The Defense Department is planning for potential additional humanitarian aid missions in Gaza following an initial airdrop of aid over the weekend.

On Saturday, Air Force C-130 Hercules aircraft attached to U.S Central Command partnered with Royal Jordanian Air Force C-130s to drop over 38,000 meals ready-to-eat to civilians along the Gaza coastline. 

“These airdrops are part of a sustained effort to get more aid into Gaza, including by expanding flow of aid through land corridors and routes,” Deputy Pentagon Press Secretary Sabrina Singh told reporters during a meeting today with the Pentagon press corps.

On the topic of land corridors, Singh noted that between 30 and 120 trucks carrying aid have been able to enter Gaza daily over the past week, and Saturday’s airdrops served as a “supplemental” effort to reach Palestinian civilians. 

“It’s certainly a priority of this administration to not only open those humanitarian corridors and allow aid to flow,” said Singh, “but to [also] make sure the [aid] is getting to the people who need it the most.”  
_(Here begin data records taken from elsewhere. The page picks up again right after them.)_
File: src/hdl/fsi_defs.vh
// timing, state and pattern constants for the fieldbus slave status indicators
`ifndef FSI_DEFS_VH
`define FSI_DEFS_VH

// ----------------------------------------------------------------------------
// clock and pattern times
// ----------------------------------------------------------------------------
`define FSI_CLK_HZ        40000000
`define FSI_FLICKER_MS    11'h032
`define FSI_BLINK_MS      11'h0C8
`define FSI_FLASH_ON_MS   11'h0C8
`define FSI_FLASH_OFF_MS  11'h3E8
`define FSI_MS_CYCLES     (`FSI_CLK_HZ / 1000)

// ----------------------------------------------------------------------------
// lamp pattern codes
// ----------------------------------------------------------------------------
`define FSI_PAT_W         3
`define FSI_PAT_OFF       3'h0
`define FSI_PAT_ON        3'h1
`define FSI_PAT_FLICKER   3'h2
`define FSI_PAT_BLINK     3'h3
`define FSI_PAT_SINGLE    3'h4
`define FSI_PAT_DOUBLE    3'h5

// ----------------------------------------------------------------------------
// communication states
// ----------------------------------------------------------------------------
`define FSI_ST_W          2
`define FSI_ST_INIT       2'h0
`define FSI_ST_PREOP      2'h1
`define FSI_ST_SAFEOP     2'h2
`define FSI_ST_OP         2'h3

// ----------------------------------------------------------------------------
// error codes, lowest code first in priority after none
// ----------------------------------------------------------------------------
`define FSI_ERR_W         3
`define FSI_ERR_NONE      3'h0
`define FSI_ERR_CRIT      3'h1
`define FSI_ERR_CFG       3'h2
`define FSI_ERR_SYNC      3'h3
`define FSI_ERR_WDOG      3'h4

// ----------------------------------------------------------------------------
// process data limit
// ----------------------------------------------------------------------------
`define FSI_PD_MAX_BYTES  256
`define FSI_PD_LEN_W      9

`endif

File: src/hdl/fsi_lamp_pattern.v
// one lamp pattern generator
`timescale 1ns/1ps
`default_nettype none
`include "fsi_defs.vh"

module fsi_lamp_pattern #(
	parameter integer MS_CYCLES = `FSI_MS_CYCLES
) (
	// clock and reset
	input  wire                   clk_sys,
	input  wire                   rst_b,
	// pattern select
	input  wire [`FSI_PAT_W-1:0]  pattern,
	// lamp drive
	output reg                    lamp_q
);

	// ------------------------------------------------------------------------
	// millisecond tick and phase counter
	// ------------------------------------------------------------------------
	localparam integer TICK_W    = $clog2(MS_CYCLES + 1);
	localparam integer TICK_LAST = MS_CYCLES - 1;

	reg [TICK_W-1:0]         tick_q;
	reg [10:0]               ms_q;
	reg [1:0]                step_q;
	reg [`FSI_PAT_W-1:0]     pat_q;
	reg                      lit_d;
	reg [10:0]               dur_d;
	reg [1:0]                steps_d;
	wire                     ms_end;
	wire                     seg_end;

	assign ms_end  = (tick_q == TICK_LAST[TICK_W-1:0]);
	assign seg_end = ms_end && (ms_q == dur_d - 11'h001);

	// segment table per pattern and step
	always @* begin
		lit_d   = 1'b0;
		dur_d   = `FSI_BLINK_MS;
		steps_d = 2'h1;
		case (pat_q)
			`FSI_PAT_FLICKER: begin
				dur_d   = `FSI_FLICKER_MS;
				lit_d   = ~step_q[0];
				steps_d = 2'h1;
			end
			`FSI_PAT_BLINK: begin
				dur_d   = `FSI_BLINK_MS;
				lit_d   = ~step_q[0];
				steps_d = 2'h1;
			end
			`FSI_PAT_SINGLE: begin
				lit_d   = (step_q == 2'h0);
				dur_d   = lit_d ? `FSI_FLASH_ON_MS : `FSI_FLASH_OFF_MS;
				steps_d = 2'h1;
			end
			`FSI_PAT_DOUBLE: begin
				lit_d   = ~step_q[0];
				dur_d   = (step_q == 2'h3) ? `FSI_FLASH_OFF_MS : `FSI_FLASH_ON_MS;
				steps_d = 2'h3;
			end
			`FSI_PAT_ON: begin
				lit_d = 1'b1;
			end
			default: begin
				lit_d = 1'b0;
			end
		endcase
	end

	always @(posedge clk_sys or negedge rst_b) begin
		if (!rst_b) begin
			tick_q <= {TICK_W{1'b0}};
			ms_q   <= 11'h000;
			step_q <= 2'h0;
			pat_q  <= `FSI_PAT_OFF;
			lamp_q <= 1'b0;
		end else begin
			pat_q  <= pattern;
			lamp_q <= lit_d;
			if (pattern != pat_q) begin
				tick_q <= {TICK_W{1'b0}};
				ms_q   <= 11'h000;
				step_q <= 2'h0;
			end else if (ms_end) begin
				tick_q <= {TICK_W{1'b0}};
				if (seg_end) begin
					ms_q   <= 11'h000;
					step_q <= (step_q == steps_d) ? 2'h0 : step_q + 2'h1;
				end else begin
					ms_q <= ms_q + 11'h001;
				end
			end else begin
				tick_q <= tick_q + {{(TICK_W-1){1'b0}}, 1'b1};
			end
		end
	end

endmodule // fsi_lamp_pattern

`default_nettype wire

File: src/hdl/fsi_status_indicators.v
// fieldbus slave state tracking and status lamp drive
// ----------------------------------------------------------------------------
// ----------------------------------------------------------------------------
`timescale 1ns/1ps
`default_nettype none
`include "fsi_defs.vh"

module fsi_status_indicators #(
	parameter integer MS_CYCLES    = `FSI_MS_CYCLES,
	parameter integer PD_MAX_BYTES = `FSI_PD_MAX_BYTES
) (
	// clock and reset
	input  wire                     clk_sys,
	input  wire                     rst_b,
	// master state command
	input  wire                     st_cmd_valid,
	input  wire [`FSI_ST_W-1:0]     st_cmd,
	// error condition
	input  wire [`FSI_ERR_W-1:0]    err_code,
	// port link and traffic
	input  wire                     in_link,
	input  wire                     in_activity,
	input  wire                     out_link,
	input  wire                     out_activity,
	// process data size request
	input  wire                     pd_cfg_valid,
	input  wire [`FSI_PD_LEN_W-1:0] pd_in_bytes,
	input  wire [`FSI_PD_LEN_W-1:0] pd_out_bytes,
	// status
	output reg  [`FSI_ST_W-1:0]     comm_state_q,
	output reg  [`FSI_PD_LEN_W-1:0] pd_in_len_q,
	output reg  [`FSI_PD_LEN_W-1:0] pd_out_len_q,
	output reg                      pd_cfg_err_q,
	output wire                     sdo_enable,
	output wire                     pdo_enable,
	output wire                     pdo_out_enable,
	// lamps
	output wire                     run_lamp,
	output wire                     err_lamp,
	output wire                     in_link_lamp,
	output wire                     out_link_lamp
);

	// ------------------------------------------------------------------------
	// communication state
	// ------------------------------------------------------------------------
	reg [`FSI_ST_W-1:0] comm_state_d;

	always @* begin
		comm_state_d = comm_state_q;
		if (st_cmd_valid) begin
			comm_state_d = st_cmd;
		end
	end

	always @(posedge clk_sys or negedge rst_b) begin
		if (!rst_b) begin
			comm_state_q <= `FSI_ST_INIT;
		end else begin
			comm_state_q <= comm_state_d;
		end
	end

	// ------------------------------------------------------------------------
	// object services
	// ------------------------------------------------------------------------
	// shared state test for the service enables
	function in_state;
		input [`FSI_ST_W-1:0] cur;
		input [`FSI_ST_W-1:0] want;
		begin
			in_state = (cur == want);
		end
	endfunction

	assign sdo_enable     = !in_state(comm_state_q, `FSI_ST_INIT);
	assign pdo_enable     = in_state(comm_state_q, `FSI_ST_SAFEOP) || in_state(comm_state_q, `FSI_ST_OP);
	assign pdo_out_enable = in_state(comm_state_q, `FSI_ST_OP);

	// ------------------------------------------------------------------------
	// process data size
	// ------------------------------------------------------------------------
	reg [`FSI_PD_LEN_W-1:0] pd_in_len_d;
	reg [`FSI_PD_LEN_W-1:0] pd_out_len_d;
	reg                     pd_cfg_err_d;

	function size_ok;
		input [`FSI_PD_LEN_W-1:0] len;
		begin
			size_ok = (len <= PD_MAX_BYTES[`FSI_PD_LEN_W-1:0]);
		end
	endfunction

	// oversize requests are refused whole, the old sizes stay
	always @* begin
		pd_in_len_d  = pd_in_len_q;
		pd_out_len_d = pd_out_len_q;
		pd_cfg_err_d = pd_cfg_err_q;
		if (pd_cfg_valid) begin
			if (size_ok(pd_in_bytes) && size_ok(pd_out_bytes)) begin
				pd_in_len_d  = pd_in_bytes;
				pd_out_len_d = pd_out_bytes;
				pd_cfg_err_d = 1'b0;
			end else begin
				pd_cfg_err_d = 1'b1;
			end
		end
	end

	always @(posedge clk_sys or negedge rst_b) begin
		if (!rst_b) begin
			pd_in_len_q  <= {`FSI_PD_LEN_W{1'b0}};
			pd_out_len_q <= {`FSI_PD_LEN_W{1'b0}};
			pd_cfg_err_q <= 1'b0;
		end else begin
			pd_in_len_q  <= pd_in_len_d;
			pd_out_len_q <= pd_out_len_d;
			pd_cfg_err_q <= pd_cfg_err_d;
		end
	end

	// ------------------------------------------------------------------------
	// pattern selection
	// ------------------------------------------------------------------------
	reg  [`FSI_PAT_W-1:0] run_pat;
	reg  [`FSI_PAT_W-1:0] err_pat;
	wire [`FSI_PAT_W-1:0] in_pat;
	wire [`FSI_PAT_W-1:0] out_pat;

	function [`FSI_PAT_W-1:0] link_pat;
		input link;
		input act;
		begin
			if (!link)
				link_pat = `FSI_PAT_OFF;
			else if (act)
				link_pat = `FSI_PAT_FLICKER;
			else
				link_pat = `FSI_PAT_ON;
		end
	endfunction

	always @* begin
		case (comm_state_q)
			`FSI_ST_PREOP:  run_pat = `FSI_PAT_BLINK;
			`FSI_ST_SAFEOP: run_pat = `FSI_PAT_SINGLE;
			`FSI_ST_OP:     run_pat = `FSI_PAT_ON;
			default:        run_pat = `FSI_PAT_OFF;
		endcase
	end

	// error lamp mapping
	// codes above watchdog are unused and show as no error
	always @* begin
		case (err_code)
			`FSI_ERR_CRIT: err_pat = `FSI_PAT_ON;
			`FSI_ERR_CFG:  err_pat = `FSI_PAT_BLINK;
			`FSI_ERR_SYNC: err_pat = `FSI_PAT_SINGLE;
			`FSI_ERR_WDOG: err_pat = `FSI_PAT_DOUBLE;
			default:       err_pat = `FSI_PAT_OFF;
		endcase
	end

	// ------------------------------------------------------------------------
	// link patterns
	// ------------------------------------------------------------------------
	// link and traffic
	assign in_pat  = link_pat(in_link, in_activity);
	assign out_pat = link_pat(out_link, out_activity);

	// ------------------------------------------------------------------------
	// lamp generators
	// ------------------------------------------------------------------------
	// activity is a level; a single-cycle packet pulse keeps the link lamp lit and shows no visible flicker
	fsi_lamp_pattern #(.MS_CYCLES(MS_CYCLES)) u_run (
		.clk_sys (clk_sys),
		.rst_b   (rst_b),
		.pattern (run_pat),
		.lamp_q  (run_lamp)
	);

	fsi_lamp_pattern #(.MS_CYCLES(MS_CYCLES)) u_err (
		.clk_sys (clk_sys),
		.rst_b   (rst_b),
		.pattern (err_pat),
		.lamp_q  (err_lamp)
	);

	fsi_lamp_pattern #(.MS_CYCLES(MS_CYCLES)) u_in (
		.clk_sys (clk_sys),
		.rst_b   (rst_b),
		.pattern (in_pat),
		.lamp_q  (in_link_lamp)
	);

	fsi_lamp_pattern #(.MS_CYCLES(MS_CYCLES)) u_out (
		.clk_sys (clk_sys),
		.rst_b   (rst_b),
		.pattern (out_pat),
		.lamp_q  (out_link_lamp)
	);

endmodule // fsi_status_indicators

`default_nettype wire

File: config.mk
export PLATFORM = sky130hd
export DESIGN_NAME = fsi_status_indicators
export DESIGN_NICKNAME = d
export VERILOG_FILES = /design/src/hdl/fsi_lamp_pattern.v /design/src/hdl/fsi_status_indicators.v
export VERILOG_INCLUDE_DIRS = /design/src /design/src/hdl
export SDC_FILE = /design/constraint.sdc
export NUM_CORES = 1
export LEC_CHECK = 0
export ABC_CLOCK_PERIOD_IN_PS = 4700
export BUFFER_PORTS_ARGS = -buffer_cell sky130_fd_sc_hd__buf_2
export CELL_PAD_IN_SITES_DETAIL_PLACEMENT = 1
export CELL_PAD_IN_SITES_GLOBAL_PLACEMENT = 1
export CORE_AREA = 2 2 130 132
export CTS_CLUSTER_DIAMETER = 100
export DETAILED_ROUTE_END_ITERATION = 16
export DIE_AREA = 0 0 132 134
export GPL_TIMING_DRIVEN = 0
export PLACE_DENSITY = 0.82
export SETUP_SLACK_MARGIN = 0.02
export SLEW_MARGIN = 20
export SYNTH_ARGS = -nofsm -noshare
export SYNTH_HDL_FRONTEND = slang
export SYNTH_SLANG_ARGS = --single-unit
File: constraint.sdc
create_clock -name clk_sys -period 4.7 [get_ports clk_sys]
set_input_delay 0.235 -clock clk_sys [delete_from_list [all_inputs] [get_ports clk_sys]]
set_output_delay 0.235 -clock clk_sys [all_outputs]
set_load 0.1 [all_outputs]
======== Yosys cells after proc, flatten, opt, wreduce, memory -nomap -nowiden ========
Index checks and enable logic that the tools add are counted.
cells by class
  reductions and logical operators ........ 29
  $add $sub $neg .......................... 16
  muxes and demuxes ....................... 63
  equality and inequality tests ........... 47
  bitwise operators ....................... 4
  order comparisons ....................... 2
operator list
  operator                                                               count
  11-bit 2-to-1 mux                                                      12
  11-bit case mux with 3 select lines                                    4
  16-bit 2-to-1 mux                                                      8
  10-bit 2-to-1 mux                                                      8
  16-bit by 1-bit adder with 16-bit output, second input constant        4
  16-bit equality test, second input constant                            4
  2-bit 2-to-1 mux                                                       24
  11-bit by 1-bit adder with 11-bit output, second input constant        4
  11-bit equality test                                                   4
  11-bit by 1-bit subtractor with 11-bit output, second input constant   4
  2-bit equality test, second input constant                             10
  3-bit by 2-bit equality test with 1-bit output, second input constant  6
  9-bit <= comparator, second input constant                             2
  2-bit nonzero test                                                     8
  3-bit equality test, second input constant                             5
  2-bit by 3-bit equality test with 1-bit output, second input constant  4
  1-bit case mux with 3 select lines                                     4
  3-bit case mux with 4 select lines                                     1
  3-bit OR reduction                                                     4
  2-bit zero test                                                        5
  2-bit AND reduction                                                    5
  3-bit by 1-bit equality test with 1-bit output, second input constant  3
  3-bit case mux with 3 select lines                                     1
  2-bit by 1-bit adder with 2-bit output, second input constant          4
  9 further kinds                                                        23
storage, ports and cells
  bits in registers ....................... 151
  word-level logic and storage cells ...... 185
  output and inout bits ................... 28
  input bits .............................. 31

======== Depth between registers and ports, before layout ========
Gate-level depths: netlist (run 1).
  word-level depth ........................ 9
  mapped depth ............................ 8
  gate-level depth less buffers ........... 7

======== Modules after synthesis ========
A second synthesis (run 1) with hierarchy kept.
unflattened totals
  cells, all modules ...................... 818
  area total of the unflattened synthesis .. 8,096.5 µm²
by module, submodules not included
  module                 area each (µm²)  cells each  sequential area each (µm²)  instances
  fsi_lamp_pattern       1,789.2          186         825.8                       4
  fsi_status_indicators  939.7            74          525.5                       1

======== Worst setup path before layout (run 1) ========
Ideal clock, no wire load.
  path kind ............................... register -> register
  start ................................... register comm_state_q[0]
  end ..................................... register u_run.tick_q[10]
  period minus slack after synthesis ...... 2.910 ns
  data required time ...................... 4.568 ns
  path buffers ............................ 1
  arrival time ............................ 2.778 ns
  cell stages (with the launch flop) ...... 7
  path slack .............................. 1.790 ns
  setup time .............................. 0.132 ns
  cells stage by stage .................... dfrtp_1 -> or2_2 -> nor3_1 -> o31ai_1 -> nand2b_1 -> clkbuf_1 -> nor2_1
between the ends
  word-level cells in the longest chain between the ends .. 4
  elaborated cells between the ends (all ways) .. 6
  classes of those cells .................. eq/ne (4); mux (2)
ends and longest elaborated chain
  what                                                                                          line                         source
  start: declaration                                                                            fsi_status_indicators.v:30   output reg [`FSI_ST_W-1:0] comm_state_q,
  start signal: assignment                                                                      fsi_status_indicators.v:58   comm_state_q <= `FSI_ST_INIT;
  start signal: assignment                                                                      fsi_status_indicators.v:60   comm_state_q <= comm_state_d;
  2-bit equality test / 2-bit by 1-bit equality test with 1-bit output (equally long branches)  fsi_status_indicators.v:144  case (comm_state_q)
  3-bit case mux with 3 select lines *                                                          fsi_status_indicators.v:144
  3-bit inequality test *                                                                       fsi_lamp_pattern.v:82        if (pattern != pat_q) begin
  16-bit 2-to-1 mux *                                                                           fsi_lamp_pattern.v:82
  end signal: assignment                                                                        fsi_lamp_pattern.v:83        tick_q <= {TICK_W{1'b0}};
  end signal: assignment                                                                        fsi_lamp_pattern.v:87        tick_q <= {TICK_W{1'b0}};
  end signal: assignment                                                                        fsi_lamp_pattern.v:95        tick_q <= tick_q + {{(TICK_W-1){1'b0}}, 1'b1};
  end: declaration                                                                              fsi_lamp_pattern.v:24        reg [TICK_W-1:0] tick_q;
Every way passes the cells marked *; elsewhere a longest branch is shown, timed or not.
A chain may end at the register's enable or synchronous reset.

======== Final worst setup path (run 1) ========
  start ................................... register u_run.pat_q[0]
  end ..................................... register u_run.tick_q[11]
between the ends
  word-level cells in the longest chain between the ends .. 2
ends and longest elaborated chain
  what                      line                   source
  start: declaration        fsi_lamp_pattern.v:27  reg [`FSI_PAT_W-1:0] pat_q;
  start signal: assignment  fsi_lamp_pattern.v:77  pat_q <= `FSI_PAT_OFF;
  start signal: assignment  fsi_lamp_pattern.v:80  pat_q <= pattern;
  3-bit inequality test     fsi_lamp_pattern.v:82
  16-bit 2-to-1 mux         fsi_lamp_pattern.v:82
No other way between the ends.

==> qor.yml, run 1 <==
dr.pass1.iters: 4
synth_compound_area_share_pct: 8.95
cts_buffers: 17
synth_nets: 811
hold_path_class: "input port to flop"
crit_arrival_ns: 2.93
fin_ws_ns: 2.06
areaGrowthSynthToFinish_pct: 16.6
finalSetupTns_ns: 0
hpwlAfterDp_mm: 13.0
ys_types: 64
post-place-cells: 1046
ys.flop_type: "dfrtp_1"
fmax_mhz: 378
pwr-share-comb_pct: 15.9
async_reset_ff_share_pct: 100
die_area_um2: 17700
switching_share_pct: 29.8
synth_edf_count: 0
hold_depth: 3
drc: 0
ctsHoldBuffers: 3
synthCells: 768
ys_seq_area_share_pct: 49.2
ir_worst_vdd_mv: 0.265
cts_tree: "yes"
wl_mm: 19.3
synth.area.mux_share_pct: 2.95
seqPwrFrac_pct: 40.5
initial_core_util_pct: 46.5
worstPathMaxFanout: 10
cap_violations: 0
grt_first_pass_wirelength_mm: 33.0
io_buffer_count: 57
clock_tree.root_cell: "clkbuf_16"
grt_max_degree: 88
hold_end: "u_out.pat_q[1]"
reg2reg_depth: 7
fillCellCount: 1842
instances_no_fill: 1079
utilization_pct: 54.3
postRouteAntennaNets: 0
synthAdderAreaFrac_pct: 1.98
hold-worst-slack_ns: 0.0443
antenna_found_initial: 1
multiInputGateArea_um2: 3640
slew_viol_final: 0
finalCriticalPeriod_ns: 2.64
pre_cts_ws_ns: 1.87
synth_warnings: 0
intPower_mw: 2.38
synth_area_per_cell_um2: 9.87
synthXorXnorAreaFrac_pct: 9.13
min_from: "out_link"
setup_viol: 0
r2r_end: "u_run.tick_q[11]"
crit_required_ns: 4.99
layout_commonest_cell: "dfrtp_1"
power_density_nw_per_um2: 383
clockBufferDepth: 2
grtUsageTotal_pct: 23.0
cts_setup_buffers: 0
period_share_pct: 56.2
leakagePower_nw: 3.56
synthSimpleGateAreaFrac_pct: 25.0
cts_resized: 0
finClkSkew_ns: 0.00864
dr.first_iter.drc_count: 290
synth_top_family_by_area: "simple AND/OR/NAND/NOR gates"
rows: 47
first_global_vias: 6764
clock_sinks: 149
die_w_um: 132
final_net_count: 891
h-tree-depth: 4
n_antenna_cell: 0
r2r_start: "u_run.pat_q[0]"
p_clk_share_pct: 43.6
cts.clk_slew.worst_paths_ns: 0.06
switchingPower_mw: 1.01
regToRegSetupSlack_ns: 2.06
final_cell_mix: "dfrtp_1 (149), nor2_1 (83), buf_2 (58), xnor2_1 (51), nor3_1 (46)"
pin_count: 59
drive_above_1_share_pct: 14.7
maxSlewHeadroom_pct: 39.6
wire_per_inst_um: 17.9
worstMarginPinSlew_ns: 0.898
synth.cell_area_um2: 7580
grt-ovfl-total: 0
outcome: "complete, no violations"
worstSetupPathType: "flop to flop"
cp-start-kind: "flop"
hold_violations: 0
coreArea_um2: 16300
ys_seq_elements: 149
regArea_um2: 3730
routabilityCongestion: 0.777
die-height_um: 134
end_kind: "flop"
dr_total_vias: 6152
vias_per_cell: 5.70
insertion_delay_ns: 0.43
rsz0062_at_grt: "false"
worst max-delay path, cell delays in order, from the launching register on:
cell and delay [ns]:
dfrtp_1 0.32, clkbuf_1 0.32, or3b_2 0.19, a21boi_0 0.10
o31ai_1 0.75, nand2b_1 0.33, clkbuf_1 0.39, nor2_1 0.11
In addressing a video posted to social media of some airborne pallets of aid landing in water off the Gaza coastline, Singh said the DOD believes those MREs — the contents of which she stated were culturally sensitive, from a dietary standpoint — were able to be successfully obtained by the Palestinians. 

While acknowledging that one drop of 66 bundles totaling 38,000 meals isn’t enough to feed all the population of Gaza, Singh emphasized that DOD is continuing to work to provide more aid.  

“We’re doing everything possible that we can [to] get food into the region, by all means necessary,” she said.      

The airdrop, which the U.S. and Jordan coordinated with Israel ahead of time, followed an announcement by President Joe Biden one day prior that the U.S. would begin delivering aid to Gaza in response to deteriorating humanitarian conditions as a result of the ongoing conflict between Israel and Hamas.